▸ Task objective: Beginning with the line that contains "ant_nets = 0" in the material below, print each line exactly until the line that contains "whs_endpoint = rg[5][8]$_DFF_P_" has been printed, then stop.

[[ Exercise inputs open ]]

Background: an optimization exercise with open tools, aiming at small area, a short achievable clock period and few clock cycles per item. Do not read the settings as production practice.
RTL that was checked went through simulation tests only; none was proved equivalent to the original.
Function not checked in run 1: the RTL went through the layout flow alone.

==> flow/design.v, too long to show whole: its modules and the start of the top module <==
// module idct_sum_e: 562 lines
// module idct_sum_o: 702 lines
// module idct_sum_y: 651 lines
// module idct_top: 330 lines
module idct_top (
	input  logic       Clock,
	input  logic       Resetn,
	input  logic       start_i,
	input  idct_pkg::sram_addr_t block_addr_i,
	input  idct_pkg::sram_addr_t out_addr_i,
	output logic       ready_o,
	output logic       done_o,
	output idct_pkg::sram_addr_t sram_addr_o,
	output idct_pkg::sram_data_t sram_wdata_o,
	output logic       sram_we_n_o,
	input  idct_pkg::sram_data_t sram_rdata_i
);
  // ...
==> flow/run.sh <==
#!/bin/bash
# synth_recipe.tcl (not shown) runs the flow's synth.tcl, then flattens the netlist and writes it again
# the make line also repeats each setting of config.mk as NAME=value (left out here)
make -C /OpenROAD-flow-scripts/flow DESIGN_CONFIG=/design/flow/config.mk WORK_HOME=/design/flow/orfs CLKGATE_MAP_FILE= SYNTH_SCRIPT=/design/flow/synth_recipe.tcl finish
==> flow/config.mk <==
export PLATFORM = sky130hd
export DESIGN_NAME = idct_top
export DESIGN_NICKNAME = idct_top
export VERILOG_FILES = /design/flow/design.v
export SDC_FILE = /design/flow/constraint.sdc
export NUM_CORES = 4
export LEC_CHECK = 0
export CAP_MARGIN = 10
export CELL_PAD_IN_SITES_DETAIL_PLACEMENT = 0
export CELL_PAD_IN_SITES_GLOBAL_PLACEMENT = 1
export CORE_MARGIN = 2
export CORE_UTILIZATION = 60
export CTS_CLUSTER_DIAMETER = 80
export CTS_CLUSTER_SIZE = 28
export PLACE_DENSITY = 0.8
export SETUP_SLACK_MARGIN = 3.8
export SLEW_MARGIN = 10
export TNS_END_PERCENT = 5
==> flow/constraint.sdc <==
create_clock -name core_clock -period 7.0 [get_ports {Clock}]
set_input_delay 1.4000 -clock core_clock [delete_from_list [all_inputs] [get_ports {Clock}]]
set_output_delay 1.4000 -clock core_clock [all_outputs]
set_load 0.01 [all_outputs]
==> flow_summary.ini, run 1 <==
[run_status]
status = complete, no violations

[detailed_routing]
ant_nets = 0
routed_wl_um = 204000
top_layer = met4
wl_met3_um = 16000
vias = 46500
met1_length_um = 96900

[finish]
nonClkBufAreaFrac_pct = 2.24
multi_input_gates = 3147
fillerInstances = 10300

[sta]
finalSetupViolCount = 0
worst_pin_slew_ns = 1.23
fin_hold_ws_ns = 0.315
tns_ns = 0

[synth]
synth_top_area_share_pct = 45.1
synth-xor-area-share_pct = 1.90
ys_seq_elements = 2300
synthesis.area_um2 = 83300
synth_common_cells = dfxtp_1, inv_1, fa_1

[critical_path]
cp-endpoint = s1_u[20]$_DFF_P_
crit_start = i_q[0]$_DFF_PN0_

[worst_hold_path]
whs_endpoint = rg[5][8]$_DFF_P_
min_path_cells = 0

[clocking]
clockBufferDepth = 3
numCtsBuffers = 103

[global_route]
grt_max_degree = 89
==> module idct_top, before the edit <==
module idct_top (
	input  logic       Clock,
	input  logic       Resetn,
	input  logic       start_i,
	input  idct_pkg::sram_addr_t block_addr_i,
	input  idct_pkg::sram_addr_t out_addr_i,
	output logic       ready_o,
	output logic       done_o,
	output idct_pkg::sram_addr_t sram_addr_o,
	output idct_pkg::sram_data_t sram_wdata_o,
	output logic       sram_we_n_o,
	input  idct_pkg::sram_data_t sram_rdata_i
);
	logic        nxt_v, cur_v, ready_q;
	logic [17:0] nxt_src, nxt_dst, cur_dst, wr_dst, rd_addr;
	logic [2:0]  rd_k, rd_row;
	logic [1:0]  cnt;           
	logic        rv1, rv2;      
	logic        take;
	logic        rd_issue;
	logic        rd_last;
	logic        cur_free;
	logic [127:0] sh, hold;
	logic [2:0]  ac;
	logic        sh_full, hold_v, hold_rel, xfer;
	logic [2:0]  ph;
	logic        p1_run, p2_pend, p2_run;
	logic [2:0]  p1_row, p2w;
	logic        wr_load;
	assign ready_o = ready_q;
	assign take = start_i & ready_q;
	logic        u_p1, u_p2;
	logic [1:0]  u_i;
	logic [2:0]  u_j;
	logic [175:0] rg [8];
	logic [21:0] x [8];
	assign u_p1 = p1_run;
	assign u_p2 = p2_run;
	logic [1:0]  i_q;
	assign u_i  = i_q;
	assign u_j  = ph;
	always_comb begin
		for (int k = 0; k < 8; k++) begin
			if (p1_run)
				x[k] = {{6{hold[16*k+15]}}, hold[16*k +: 16]};
			else
				x[k] = rg[0][22*k +: 22];
		end
	end
	logic [22:0] u_n, u_r;
	logic [16:0] u_h;
	logic        u_sub;
	logic [22:0] ur_p, ur_q;
	logic [8:0]  ur_lo, ur_m0, ur_m1;
	logic [6:0]  ur_h0, ur_h1;
	logic        ur_c16;
	logic [16:0] uh_p, uh_q;
	logic [8:0]  uh_lo, uh_m0, uh_m1;
	assign u_sub = ~(u_i == 2'd0 || u_i == 2'd3);
	assign ur_p = {rg[0][21], rg[0][21:0]};
	assign ur_q = {rg[0][4*22+21], rg[0][4*22 +: 22]} ^ {23{u_sub}};
	assign ur_lo = {1'b0, ur_p[7:0]} + {1'b0, ur_q[7:0]} + {8'd0, u_sub};
	assign ur_m0 = {1'b0, ur_p[15:8]} + {1'b0, ur_q[15:8]};
	assign ur_m1 = {1'b0, ur_p[15:8]} + {1'b0, ur_q[15:8]} + 9'd1;
	assign ur_h0 = ur_p[22:16] + ur_q[22:16];
	assign ur_h1 = ur_p[22:16] + ur_q[22:16] + 7'd1;
	assign ur_c16 = ur_lo[8] ? ur_m1[8] : ur_m0[8];
	assign u_r = {ur_c16 ? ur_h1 : ur_h0, ur_lo[8] ? ur_m1[7:0] : ur_m0[7:0], ur_lo[7:0]};
	assign uh_p = {hold[15], hold[15:0]};
	assign uh_q = {hold[4*16+15], hold[4*16 +: 16]} ^ {17{u_sub}};
	assign uh_lo = {1'b0, uh_p[7:0]} + {1'b0, uh_q[7:0]} + {8'd0, u_sub};
	assign uh_m0 = {1'b0, uh_p[15:8]} + {1'b0, uh_q[15:8]};
	assign uh_m1 = {1'b0, uh_p[15:8]} + {1'b0, uh_q[15:8]} + 9'd1;
	assign u_h = {uh_lo[8] ? {uh_p[16] ^ uh_q[16] ^ uh_m1[8], uh_m1[7:0]} : {uh_p[16] ^ uh_q[16] ^ uh_m0[8], uh_m0[7:0]}, uh_lo[7:0]};
	assign u_n = p1_run ? {{6{u_h[16]}}, u_h} : u_r;
	logic [21:0] a_n, b_n, c_n, d_n, f_n, g_n;
	always_comb begin
		case (u_i)
			2'd0: begin a_n =  x[1]; b_n = x[3]; c_n =  x[5]; d_n =  x[7]; f_n =  x[2]; g_n =  x[6]; end
			2'd1: begin a_n = ~x[5]; b_n = x[1]; c_n = ~x[7]; d_n = ~x[3]; f_n = ~x[6]; g_n =  x[2]; end
			2'd2: begin a_n = ~x[3]; b_n = x[7]; c_n =  x[1]; d_n =  x[5]; f_n =  x[6]; g_n = ~x[2]; end
			default: begin a_n = ~x[7]; b_n = x[5]; c_n = ~x[3]; d_n = x[1]; f_n = ~x[2]; g_n = ~x[6]; end
		endcase
	end
	logic        s1_p1, s1_p2;
	logic [1:0]  s1_i;
	logic [2:0]  s1_j, s1_row;
	logic [22:0] s1_u;
	logic [21:0] s1_a, s1_b, s1_c, s1_d, s1_f, s1_g;
	always_ff @(posedge Clock) begin
		s1_i <= u_i;
		s1_j <= u_j;
		s1_row <= p1_row;
		s1_u <= u_n;
		s1_a <= a_n;
		s1_b <= b_n;
		s1_c <= c_n;
		s1_d <= d_n;
		s1_f <= f_n;
		s1_g <= g_n;
	end
	logic [31:0] es_n, ec_n, o0_n, o1_n, o2_n;
	idct_sum_e sum_e (.i(s1_i), .u(s1_u), .f(s1_f), .g(s1_g), .s(es_n), .c(ec_n));
	idct_sum_o sum_o (.i(s1_i), .a(s1_a), .b(s1_b), .c(s1_c), .d(s1_d), .s0(o0_n), .s1(o1_n), .s2(o2_n));
	logic        s2_p1, s2_p2;
	logic [1:0]  s2_i;
	logic [2:0]  s2_j, s2_row;
	logic [31:0] s2_es, s2_ec, s2_o0, s2_o1, s2_o2;
	always_ff @(posedge Clock) begin
		s2_i <= s1_i;
		s2_j <= s1_j;
		s2_row <= s1_row;
		s2_es <= es_n;
		s2_ec <= ec_n;
		s2_o0 <= o0_n;
		s2_o1 <= o1_n;
		s2_o2 <= o2_n;
	end
	logic [23:0] ls_n, lc_n, hs_n, hc_n;
	logic        lk_n, hk_n;
	idct_sum_y sum_y (.es(s2_es), .ec(s2_ec), .o0(s2_o0), .o1(s2_o1), .o2(s2_o2),
	                  .lo_s(ls_n), .lo_c(lc_n), .lo_k(lk_n), .hi_s(hs_n), .hi_c(hc_n), .hi_k(hk_n));
	logic        s3_p1, s3_p2;
	logic [1:0]  s3_i;
	logic [2:0]  s3_j, s3_row;
	logic [23:0] s3_ls, s3_lc, s3_hs, s3_hc;
	logic        s3_lk, s3_hk;
	logic [24:0] ylo_w, yhi_w;
	logic [23:0] s3_lo, s3_hi;
	always_ff @(posedge Clock) begin
		s3_i <= s2_i;
		s3_j <= s2_j;
		s3_row <= s2_row;
		s3_ls <= ls_n;
		s3_lc <= lc_n;
		s3_lk <= lk_n;
		s3_hs <= hs_n;
		s3_hc <= hc_n;
		s3_hk <= hk_n;
	end
	assign ylo_w = {s3_ls, 1'b1} + {s3_lc, s3_lk};
	assign yhi_w = {s3_hs, 1'b1} + {s3_hc, s3_hk};
	assign s3_lo = ylo_w[24:1];
	assign s3_hi = yhi_w[24:1];
	always_ff @(posedge Clock or negedge Resetn) begin
		if (!Resetn) begin
			s1_p1 <= 1'b0; s1_p2 <= 1'b0;
			s2_p1 <= 1'b0; s2_p2 <= 1'b0;
			s3_p1 <= 1'b0; s3_p2 <= 1'b0;
		end else begin
			s1_p1 <= u_p1; s1_p2 <= u_p2;
			s2_p1 <= s1_p1; s2_p2 <= s1_p2;
			s3_p1 <= s2_p1; s3_p2 <= s2_p2;
		end
	end
	always_ff @(posedge Clock) begin
		for (int q = 0; q < 7; q++)
			if (q != 3)
				rg[q] <= rg[q+1];
		for (int r = 0; r < 8; r++) begin
			rg[7][22*r +: 22] <= (s3_p1 && s3_row == r) ? s3_lo[21:0] : rg[0][22*r +: 22];
			rg[3][22*r +: 22] <= (s3_p1 && s3_row == r) ? s3_hi[21:0] : rg[4][22*r +: 22];
		end
	end
	logic [7:0]  px_top, px_bot;
	logic [7:0]  st_top, st_bot;
	logic [15:0] pend_word, word_top;
	logic [2:0]  pend_r;
	logic [1:0]  pend_w;
	logic        pend_v, pend_last;
	logic        wr_now_top;
	logic [2:0]  wr_r;
	logic [1:0]  wr_w, s3_w;
	logic [15:0] wr_word;
	logic        wr_last;
	logic        d1;
	assign px_top = s3_lo[23] ? 8'd0 : (|s3_lo[22:16]) ? 8'd255 : s3_lo[15:8];
	assign px_bot = s3_hi[23] ? 8'd0 : (|s3_hi[22:16]) ? 8'd255 : s3_hi[15:8];
	assign wr_now_top = s3_p2 & s3_j[0];
	assign s3_w = {s3_j[2], s3_j[1] ^ s3_j[2]};
	assign word_top = s3_j[2] ? {px_top, st_top} : {st_top, px_top};
	assign wr_load = wr_now_top | pend_v;
	assign wr_r = wr_now_top ? {1'b0, s3_i} : pend_r;
	assign wr_w = wr_now_top ? s3_w : pend_w;
	assign wr_word = wr_now_top ? word_top : pend_word;
	assign wr_last = ~wr_now_top & pend_last;
	always_ff @(posedge Clock) begin
		if (s3_p2 && !s3_j[0]) begin
			st_top <= px_top;
			st_bot <= px_bot;
		end
		if (wr_now_top) begin
			pend_word <= s3_j[2] ? {px_bot, st_bot} : {st_bot, px_bot};
			pend_r <= 3'd7 - {1'b0, s3_i};
			pend_w <= s3_w;
		end
	end
	assign rd_issue = cur_v & ~wr_load & ((rd_k != 3'd0) | (cnt != 2'd2));
	assign rd_last = rd_issue & (rd_k == 3'd7) & (rd_row == 3'd7);
	assign cur_free = ~cur_v | rd_last;
	assign hold_rel = p1_run & (ph == 3'd0);
	assign xfer = sh_full & (~hold_v | hold_rel);
	logic        hold_v_n, p2_pend_n, p1_run_n, p2_run_n;
	logic [2:0]  p2w_n;
	always_comb begin
		p1_run_n = p1_run;
		if (ph == 3'd0)
			p1_run_n = 1'b0;
		if (ph == 3'd4)
			p1_run_n = hold_v_n & ~p2_pend_n & ~p2_run;
		p2_run_n = p2_run;
		p2w_n = p2w;
		if (ph == 3'd3) begin
			if (p2_run) begin
				p2w_n = p2w + 3'd1;
				if (p2w == 3'd3) begin
					p2_run_n = 1'b0;
					p2w_n = '0;
				end
			end else if (p2_pend) begin
				p2_run_n = 1'b1;
			end
		end
	end
	assign hold_v_n = xfer | (hold_v & ~hold_rel);
	assign p2_pend_n = p2_pend | (hold_rel & (p1_row == 3'd7));
	logic [17:0] wr_addr;
	logic [10:0] wr_off;
	always_comb begin
		case (wr_r)
			3'd0: wr_off = 11'd0;
			3'd1: wr_off = 11'd160;
			3'd2: wr_off = 11'd320;
			3'd3: wr_off = 11'd480;
			3'd4: wr_off = 11'd640;
			3'd5: wr_off = 11'd800;
			3'd6: wr_off = 11'd960;
			default: wr_off = 11'd1120;
		endcase
	end
	assign wr_addr = wr_dst + {7'd0, wr_off[10:2], wr_w};
	always_ff @(posedge Clock) begin
		if (take) begin
			nxt_src <= block_addr_i;
			nxt_dst <= out_addr_i;
		end
		if (cur_free && nxt_v) begin
			rd_addr <= nxt_src;
			cur_dst <= nxt_dst;
		end else if (rd_issue) begin
			rd_addr <= rd_addr + ((rd_k == 3'd7) ? 18'd313 : 18'd1);
		end
		if (rd_last)
			wr_dst <= cur_dst;
		if (rv2)
			sh <= {sram_rdata_i, sh[127:16]};
		if (xfer)
			hold <= sh;
		sram_addr_o <= wr_load ? wr_addr : rd_addr;
		sram_wdata_o <= wr_word;
	end
	always_ff @(posedge Clock or negedge Resetn) begin
		if (!Resetn) begin
			nxt_v <= 1'b0;
			cur_v <= 1'b0;
			ready_q <= 1'b0;
			rd_k <= '0;
			rd_row <= '0;
			cnt <= '0;
			rv1 <= 1'b0;
			rv2 <= 1'b0;
			ac <= '0;
			sh_full <= 1'b0;
			hold_v <= 1'b0;
			ph <= '0;
			p1_run <= 1'b0;
			p1_row <= '0;
			p2_pend <= 1'b0;
			p2_run <= 1'b0;
			p2w <= '0;
			i_q <= '0;
			pend_v <= 1'b0;
			pend_last <= 1'b0;
			sram_we_n_o <= 1'b1;
			d1 <= 1'b0;
			done_o <= 1'b0;
		end else begin
			ph <= ph + 3'd1;
			if (take)
				nxt_v <= 1'b1;
			else if (cur_free)
				nxt_v <= 1'b0;
			if (cur_free)
				cur_v <= nxt_v;
			ready_q <= ~(take | (nxt_v & ~cur_free));
			if (rd_issue) begin
				rd_k <= rd_k + 3'd1;
				if (rd_k == 3'd7)
					rd_row <= rd_row + 3'd1;
			end
			cnt <= cnt + {1'b0, rd_issue & (rd_k == 3'd0)} - {1'b0, hold_rel};
			rv1 <= rd_issue;
			rv2 <= rv1;
			if (rv2)
				ac <= ac + 3'd1;
			if (rv2 && ac == 3'd7)
				sh_full <= 1'b1;
			else if (xfer)
				sh_full <= 1'b0;
			hold_v <= hold_v_n;
			p2_pend <= p2_pend_n & ~((ph == 3'd3) & ~p2_run);
			if (hold_rel)
				p1_row <= p1_row + 3'd1;
			p1_run <= p1_run_n;
			p2_run <= p2_run_n;
			p2w <= p2w_n;
			i_q <= p1_run_n ? ph[1:0] : p2w_n[1:0];
			if (wr_now_top) begin
				pend_v <= 1'b1;
				pend_last <= (s3_i == 2'd3) && (s3_j == 3'd3);
			end else begin
				pend_v <= 1'b0;
				pend_last <= 1'b0;
			end
			sram_we_n_o <= ~wr_load;
			d1 <= wr_load & wr_last;
			done_o <= d1;
		end
	end
endmodule
==> inputs of run 2 (changes only) <==
--- a/flow/design.v
+++ b/flow/design.v
@@ -1975,32 +1975,9 @@
 		end
 	end
-	logic [22:0] u_n, u_r;
-	logic [16:0] u_h;
-	logic        u_sub;
-	logic [22:0] ur_p, ur_q;
-	logic [8:0]  ur_lo, ur_m0, ur_m1;
-	logic [6:0]  ur_h0, ur_h1;
-	logic        ur_c16;
-	logic [16:0] uh_p, uh_q;
-	logic [8:0]  uh_lo, uh_m0, uh_m1;
-	assign u_sub = ~(u_i == 2'd0 || u_i == 2'd3);
-	assign ur_p = {rg[0][21], rg[0][21:0]};
-	assign ur_q = {rg[0][4*22+21], rg[0][4*22 +: 22]} ^ {23{u_sub}};
-	assign ur_lo = {1'b0, ur_p[7:0]} + {1'b0, ur_q[7:0]} + {8'd0, u_sub};
-	assign ur_m0 = {1'b0, ur_p[15:8]} + {1'b0, ur_q[15:8]};
-	assign ur_m1 = {1'b0, ur_p[15:8]} + {1'b0, ur_q[15:8]} + 9'd1;
-	assign ur_h0 = ur_p[22:16] + ur_q[22:16];
-	assign ur_h1 = ur_p[22:16] + ur_q[22:16] + 7'd1;
-	assign ur_c16 = ur_lo[8] ? ur_m1[8] : ur_m0[8];
-	assign u_r = {ur_c16 ? ur_h1 : ur_h0, ur_lo[8] ? ur_m1[7:0] : ur_m0[7:0], ur_lo[7:0]};
-	assign uh_p = {hold[15], hold[15:0]};
-	assign uh_q = {hold[4*16+15], hold[4*16 +: 16]} ^ {17{u_sub}};
-	assign uh_lo = {1'b0, uh_p[7:0]} + {1'b0, uh_q[7:0]} + {8'd0, u_sub};
-	assign uh_m0 = {1'b0, uh_p[15:8]} + {1'b0, uh_q[15:8]};
-	assign uh_m1 = {1'b0, uh_p[15:8]} + {1'b0, uh_q[15:8]} + 9'd1;
-	assign u_h = {uh_lo[8] ? {uh_p[16] ^ uh_q[16] ^ uh_m1[8], uh_m1[7:0]} : {uh_p[16] ^ uh_q[16] ^ uh_m0[8], uh_m0[7:0]}, uh_lo[7:0]};
-	assign u_n = p1_run ? {{6{u_h[16]}}, u_h} : u_r;
+	logic [22:0] u_n;
 	logic [21:0] a_n, b_n, c_n, d_n, f_n, g_n;
 	always_comb begin
+		u_n = (u_i == 2'd0 || u_i == 2'd3) ? ({x[0][21], x[0]} + {x[4][21], x[4]})
+		                                   : ({x[0][21], x[0]} - {x[4][21], x[4]});
 		case (u_i)
 			2'd0: begin a_n =  x[1]; b_n = x[3]; c_n =  x[5]; d_n =  x[7]; f_n =  x[2]; g_n =  x[6]; end
==> flow/config.mk (replaced) <==
export PLATFORM = sky130hd
export DESIGN_NAME = idct_top
export DESIGN_NICKNAME = idct_top
export VERILOG_FILES = /design/flow/design.v
export SDC_FILE = /design/flow/constraint.sdc
export NUM_CORES = 4
export LEC_CHECK = 0
export CAP_MARGIN = 20
export CELL_PAD_IN_SITES_DETAIL_PLACEMENT = 1
export CELL_PAD_IN_SITES_GLOBAL_PLACEMENT = 2
export CORE_MARGIN = 2
export CORE_UTILIZATION = 50
export CTS_CLUSTER_DIAMETER = 60
export CTS_CLUSTER_SIZE = 20
export PLACE_DENSITY = 0.7
export SETUP_SLACK_MARGIN = 3.9
export SLEW_MARGIN = 20
==> run 2 against run 1 <==
  * Count of clock-buffer cells in the layout increased by 61
  * Register-to-register slack worse by 0.03 ns
  * Still clean
  * Sequential share of layout area down 3.0 points
  * Critical endpoint is now s1_u[21]$_DFF_P_
  * Non-clock buffer count up 150
  * Area after synthesis increased by 0.15%
  * Synthesized cell count grew 0.80%
  * Worst setup slack worse by 0.028 ns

[[ Exercise inputs closed ]]

▸ Solution to the exercise:
ant_nets = 0
routed_wl_um = 204000
top_layer = met4
wl_met3_um = 16000
vias = 46500
met1_length_um = 96900

[finish]
nonClkBufAreaFrac_pct = 2.24
multi_input_gates = 3147
fillerInstances = 10300

[sta]
finalSetupViolCount = 0
worst_pin_slew_ns = 1.23
fin_hold_ws_ns = 0.315
tns_ns = 0

[synth]
synth_top_area_share_pct = 45.1
synth-xor-area-share_pct = 1.90
ys_seq_elements = 2300
synthesis.area_um2 = 83300
synth_common_cells = dfxtp_1, inv_1, fa_1

[critical_path]
cp-endpoint = s1_u[20]$_DFF_P_
crit_start = i_q[0]$_DFF_PN0_

[worst_hold_path]
whs_endpoint = rg[5][8]$_DFF_P_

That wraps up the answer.